On a month-on-month basis, the PPI rose 0.4 percent in May, compared with a 0.2 percent decline in April.
Analysts polled by Reuters had expected May producer inflation would pick up to 3.9 percent, and predicted that producer inflation will accelerate again in June as global crude oil prices continue to rise.
Raw material prices jumped 7.4 percent in May from a year earlier due to healthy demand from the steel sector and an easing of winter pollution curbs. That compared with a 5.7 percent increase in April.
The higher factory-gate inflation helped to ease concerns of slowing momentum in the economy as the authorities implement tougher pollution controls on “smokestack” industries and cash-strapped regional governments cut back on big investment projects, curbing demand for building materials.
The rise could also provide a lift to earnings. Chinese industrial firms’ profits rose at their fastest pace in six months in April, with earnings for iron and steel processing firms jumping 260 percent.
CONSUMER INFLATION STEADY
The consumer price index (CPI) rose 1.8 percent from a year earlier, in line with expectations and unchanged from April’s gain of 1.8 percent.
On a month-on-month basis, the CPI declined 0.2 percent.
The core consumer price index, which strips out volatile food and energy prices, rose 1.9 percent in May, down from 2.0 percent in April.
With China’s inflation now hovering at a stable level, tense trade conflict between the world’s two economic heavyweights is fuelling worries over upward pressure on the country’s consumer price index.
Agriculture products in particular could jump if Beijing followed through with its threat to impose tariffs on imports from the United States. That would lead to further upward pressure on pork prices, which have a large weighting in the consumer inflation basket.
But analysts believe inflation is already past its peak as higher borrowing costs and a cooling property market dampen underlying price pressures. April economic data had shown signs of slowing momentum as investment growth touched a near 20-year low and retail sales growth weakened.
“The momentum of overall inflationary (pressure) has been fading year-to-date, indicating the effect of faster-than-expected fiscal and monetary tightening and suggesting some room for policy ‘fine-tuning’,” wrote macro analysts at CICC research in a note after the data release.
There have also been signs that policymakers have moved to a slightly looser stance as they look to ensure growth doesn’t slow too much, while also keeping financial risks under control.
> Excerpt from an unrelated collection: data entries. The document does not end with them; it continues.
File: src/rtl/microwave_ctrl.sv
// Microwave cook-timer sequencer: latches a cook time, counts it down on a
// prescaled tick, drives the magnetron enable and sounds an end-of-cook beep.
module microwave_ctrl #(
    parameter int TW       = 4,
    parameter int TICK_DIV = 4,
    parameter int BEEP_LEN = 3
) (
    input  logic          clk,
    input  logic          rst,
    input  logic [TW-1:0] tin,
    input  logic          load,
    input  logic          start,
    input  logic          stop,
    input  logic          door,
    output logic          p,
    output logic [TW-1:0] remain,
    output logic          done,
    output logic [1:0]    st
);

    localparam int PW = (TICK_DIV > 1) ? $clog2(TICK_DIV) : 1;
    localparam int BW = (BEEP_LEN > 0) ? $clog2(BEEP_LEN + 1) : 1;
    localparam logic [PW-1:0] PRESC_MAX = PW'(TICK_DIV - 1);
    localparam logic [BW-1:0] BEEP_INIT = BW'(BEEP_LEN - 1);

    typedef enum logic [1:0] {
        S_IDLE  = 2'd0,
        S_RUN   = 2'd1,
        S_PAUSE = 2'd2,
        S_DONE  = 2'd3
    } state_t;

    state_t        state, state_n;
    logic [TW-1:0] remain_n;
    logic [PW-1:0] presc, presc_n;
    logic [BW-1:0] beep, beep_n;
    logic          done_n;

    // NOTE: every next-value signal gets a hold default first, so no path
    // through the case statement can leave one unassigned and infer a latch.
    always_comb begin
        state_n  = state;
        remain_n = remain;
        presc_n  = presc;
        beep_n   = beep;
        done_n   = done;
        case (state)
            S_IDLE: begin
                if (load) begin
                    remain_n = tin;
                end else if (start && !door && remain != '0) begin
                    state_n = S_RUN;
                    presc_n = '0;
                end
            end
            S_RUN: begin
                // A pause request beats a same-cycle tick wrap.
                if (door || stop) begin
                    state_n = S_PAUSE;
                end else if (presc == PRESC_MAX) begin
                    presc_n = '0;
                    if (remain != '0) begin
                        remain_n = remain - TW'(1);
                    end
                    if (remain == TW'(1)) begin
                        state_n = S_DONE;
                        done_n  = 1'b1;
                        beep_n  = BEEP_INIT;
                    end
                end else begin
                    presc_n = presc + PW'(1);
                end
            end
            S_PAUSE: begin
                if (stop) begin
                    state_n  = S_IDLE;
                    remain_n = '0;
                    presc_n  = '0;
                end else if (start && !door) begin
                    state_n = S_RUN;
                end
            end
            S_DONE: begin
                remain_n = '0;
                if (stop || beep == '0) begin
                    state_n = S_IDLE;
                    done_n  = 1'b0;
                end else begin
                    beep_n = beep - BW'(1);
                end
            end
            default: state_n = S_IDLE;
        endcase
    end

    // NOTE: state registers use non-blocking assignments so every flop
    // samples the pre-edge values regardless of statement order.
    always_ff @(posedge clk) begin
        if (!rst) begin
            state  <= S_IDLE;
            remain <= '0;
            presc  <= '0;
            beep   <= '0;
            done   <= 1'b0;
            p      <= 1'b0;
        end else begin
            state  <= state_n;
            remain <= remain_n;
            presc  <= presc_n;
            beep   <= beep_n;
            done   <= done_n;
            p      <= (state_n == S_RUN);
        end
    end

    assign st = state;

endmodule

File: config.mk
export PLATFORM = sky130hd
export DESIGN_NAME = microwave_ctrl
export DESIGN_NICKNAME = d
export VERILOG_FILES = /design/src/rtl/microwave_ctrl.sv
export SDC_FILE = /design/constraint.sdc
export NUM_CORES = 1
export LEC_CHECK = 0
export BUFFER_PORTS_ARGS = -buffer_cell sky130_fd_sc_hd__buf_2
export CORE_ASPECT_RATIO = 0.8
export CORE_MARGIN = 2
export CORE_UTILIZATION = 31
export CTS_BUF_LIST = sky130_fd_sc_hd__clkbuf_8
export DETAILED_ROUTE_END_ITERATION = 8
export GPL_TIMING_DRIVEN = 0
export SYNTH_ARGS = -nofsm -noshare
export SYNTH_HDL_FRONTEND = slang
export SYNTH_SLANG_ARGS = --single-unit
File: constraint.sdc
create_clock -name clk -period 4.16 [get_ports clk]
set_input_delay 0.832 -clock clk [delete_from_list [all_inputs] [get_ports clk]]
set_output_delay 0.832 -clock clk [all_outputs]
set_load 0.1 [all_outputs]
==> results by stage, run 1 <==
Status:
- The flow ran to the end, and the final reports show no timing, DRC or antenna violations.

Timing:
- The summed negative setup slack over all endpoints is 0 ns.
- Setup repair after global routing left no endpoint under its margin.
- For the pin with the worst max-slew slack, the measured transition is 0.487 ns.
- The final number of max-transition violations is 0.
- The number of hold violations in the final report is 0.
- The worst path needs 1.99 ns of the cycle, external delays included.
- Clock skew on the completed layout was measured at 0.00318 ns.
- The final cycle utilization of the critical path is 47.8%.
- Setup violations remaining at the end of the flow were counted as 0.
- For this run, the top clock speed supported by timing is 503 MHz.
- In this run the tightest slew margin relative to its limit is 67.6%.

Pwr:
- For this design the total switching power over the nets is 167 uW.
- The portion of total power attributed to the clock network is 26.4%.
- The areal power density over the cells is 406 mW/mm^2.
- The analysis attributes to cell leakage a power of 0.437 nW.
- The internal portion of the total power is 234 uW.
- Of the total power, the share spent switching nets is 41.7%.
- Combinational logic burns 39.7% of the power.
- The sequential cell fraction of total power is 33.9%.
- The maximum vdd drop is 0.139 mV.

Logic synthesis:
- For this run, the number of Yosys warnings is 0.
- Synthesis inferred 12 register bits.
- A synthesized cell averages 8.55 sq um.
- The async set or reset register ratio after synthesis is 0%.
- The net count after synthesis is 111.
- The sequential cell area fraction in the yosys report is 29.3%.
- The most used flip-flop cell after synthesis is dfxtp_1.
- In the synthesized netlist, the number of instances is 96.
- Counting flops with a built-in enable in the synthesized netlist gives 0.
- Counting distinct cell types in the post-synthesis netlist gives 40.
- Summing every instance area after synthesis gives 821 sq um.

Finish:
- The share of layout cells above drive strength 1 is 23.5%.
- In the final design database the tool counted 132 nets.
- The library cell used most frequently in the layout, excluding fill and tap cells, is buf_2.
- The signed area change from the synthesized netlist to the final layout is 20.3%.
- The utilization of the core after routing is 39.8%.
- The count of inserted antenna diode cells is 0.
- In the layout the commonest cells are 17 x buf_2, 13 x nand2_1, 12 x dfxtp_1.
- The filler cells instantiated in the layout total 285.

Drt:
- The routed layout has 774 vias.
- The remaining antenna violation count after routing is 0.
- The post-detailed-routing wire length is 1.92 mm.
- Using the TritonRoute via totals, the vias-per-cell ratio works out to 5.13.
- The first detailed-routing pass ran for 4 iterations.
- The DRC marker count from the first detailed-route iteration is 25.
- The total DRC errors in the routed layout is 0.
- The routed wire length per instance is 12.7 um.

Critical path:
- The signal on the critical path passes through buf_2.
- The worst setup path is launched from a flop.
- The classification of the worst setup path is flop to output port.
- Data on the critical path is required at its endpoint by 3.33 ns.
- The number of buffers and inverters on the critical path is 1.
- The cell class contributing the biggest share of worst-path delay is buffers and inverters.
- The biggest fanout along the worst timing path is 7.
- The slowest stage cell on the critical path is buf_2.
- The path length in cells of the critical path is 1.
- On the worst path, the slowest cell contributes a delay of 0.47 ns.
- Counting cells, the worst reg-to-reg path comes to 6.
- STA classifies the critical path endpoint as an output port.
- STA puts the critical path data arrival time at 1.15 ns.

Floorplanning:
- In this run the count of I/O pins placed on the die edge is 18.
- The placeable core region is 0.00248 sq mm.
- Once the floorplan was initialized, standard cells occupied 33.1% of the core.
- The initialized floorplan defines 16 standard-cell rows.
- The die is 61.5 um wide.
- The floorplan step defined a die boundary enclosing 0.00308 sq mm.
- The chip height is 50.0 um.

Placed design:
- The final estimated routing congestion in global placement is 0.846.
- The number of buffers added on ports is 16.
- The detailed-placement wirelength estimate is 1.45 mm.

CTS:
- For this design, the CTS-stage hold fixing added 0 buffers.
- In this run, CTS created clock tree buffers numbering 3.
- The number of setup buffers added after CTS is 0.
- The root buffer cell chosen for the clock tree is clkbuf_8.
- The longest clock path from root to sink contains 2 buffers.
- The post-cts repair resize count is 0.
- The clock reaches the later pin of the worst-skew pair after 0.24 ns.
- After clock tree synthesis, the clock-pin slew on the worst setup and hold paths is 0.05 ns.
- CTS built an H-tree with a depth of 1.
- TritonCTS built the clock tree.
- The clock sink count is 12.

Flow run:
- The number of max-cap violations is 0.

Global route:
- For this run the aggregate overflow at the end of global routing stands at 0.
- Across every metal layer, demand over resource in global routing totals 13.5%.
- The initial antenna violation count came to 0.
- The first-pass GRT wire length is 3.06 mm.
- Entering global routing, the biggest net connects 11 pins.
- The number of global-route vias before repair was 694.

Worst hold path:
- Along the worst hold path, the cell count comes to 2.
- The worst hold-check path type is flop to flop.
China’s central bank injected hefty funds via one of its liquidity operations this week as more Chinese companies are concerned about tightening credit conditions. Analysts believe the move may possibly push back the timing of another expected cut in banks’ reserve requirement ratios (RRR).
An official think tank last month forecast consumer inflation of around 2 percent and expected producer price inflation would pick-up to about 3.8 percent in the second quarter from a year earlier.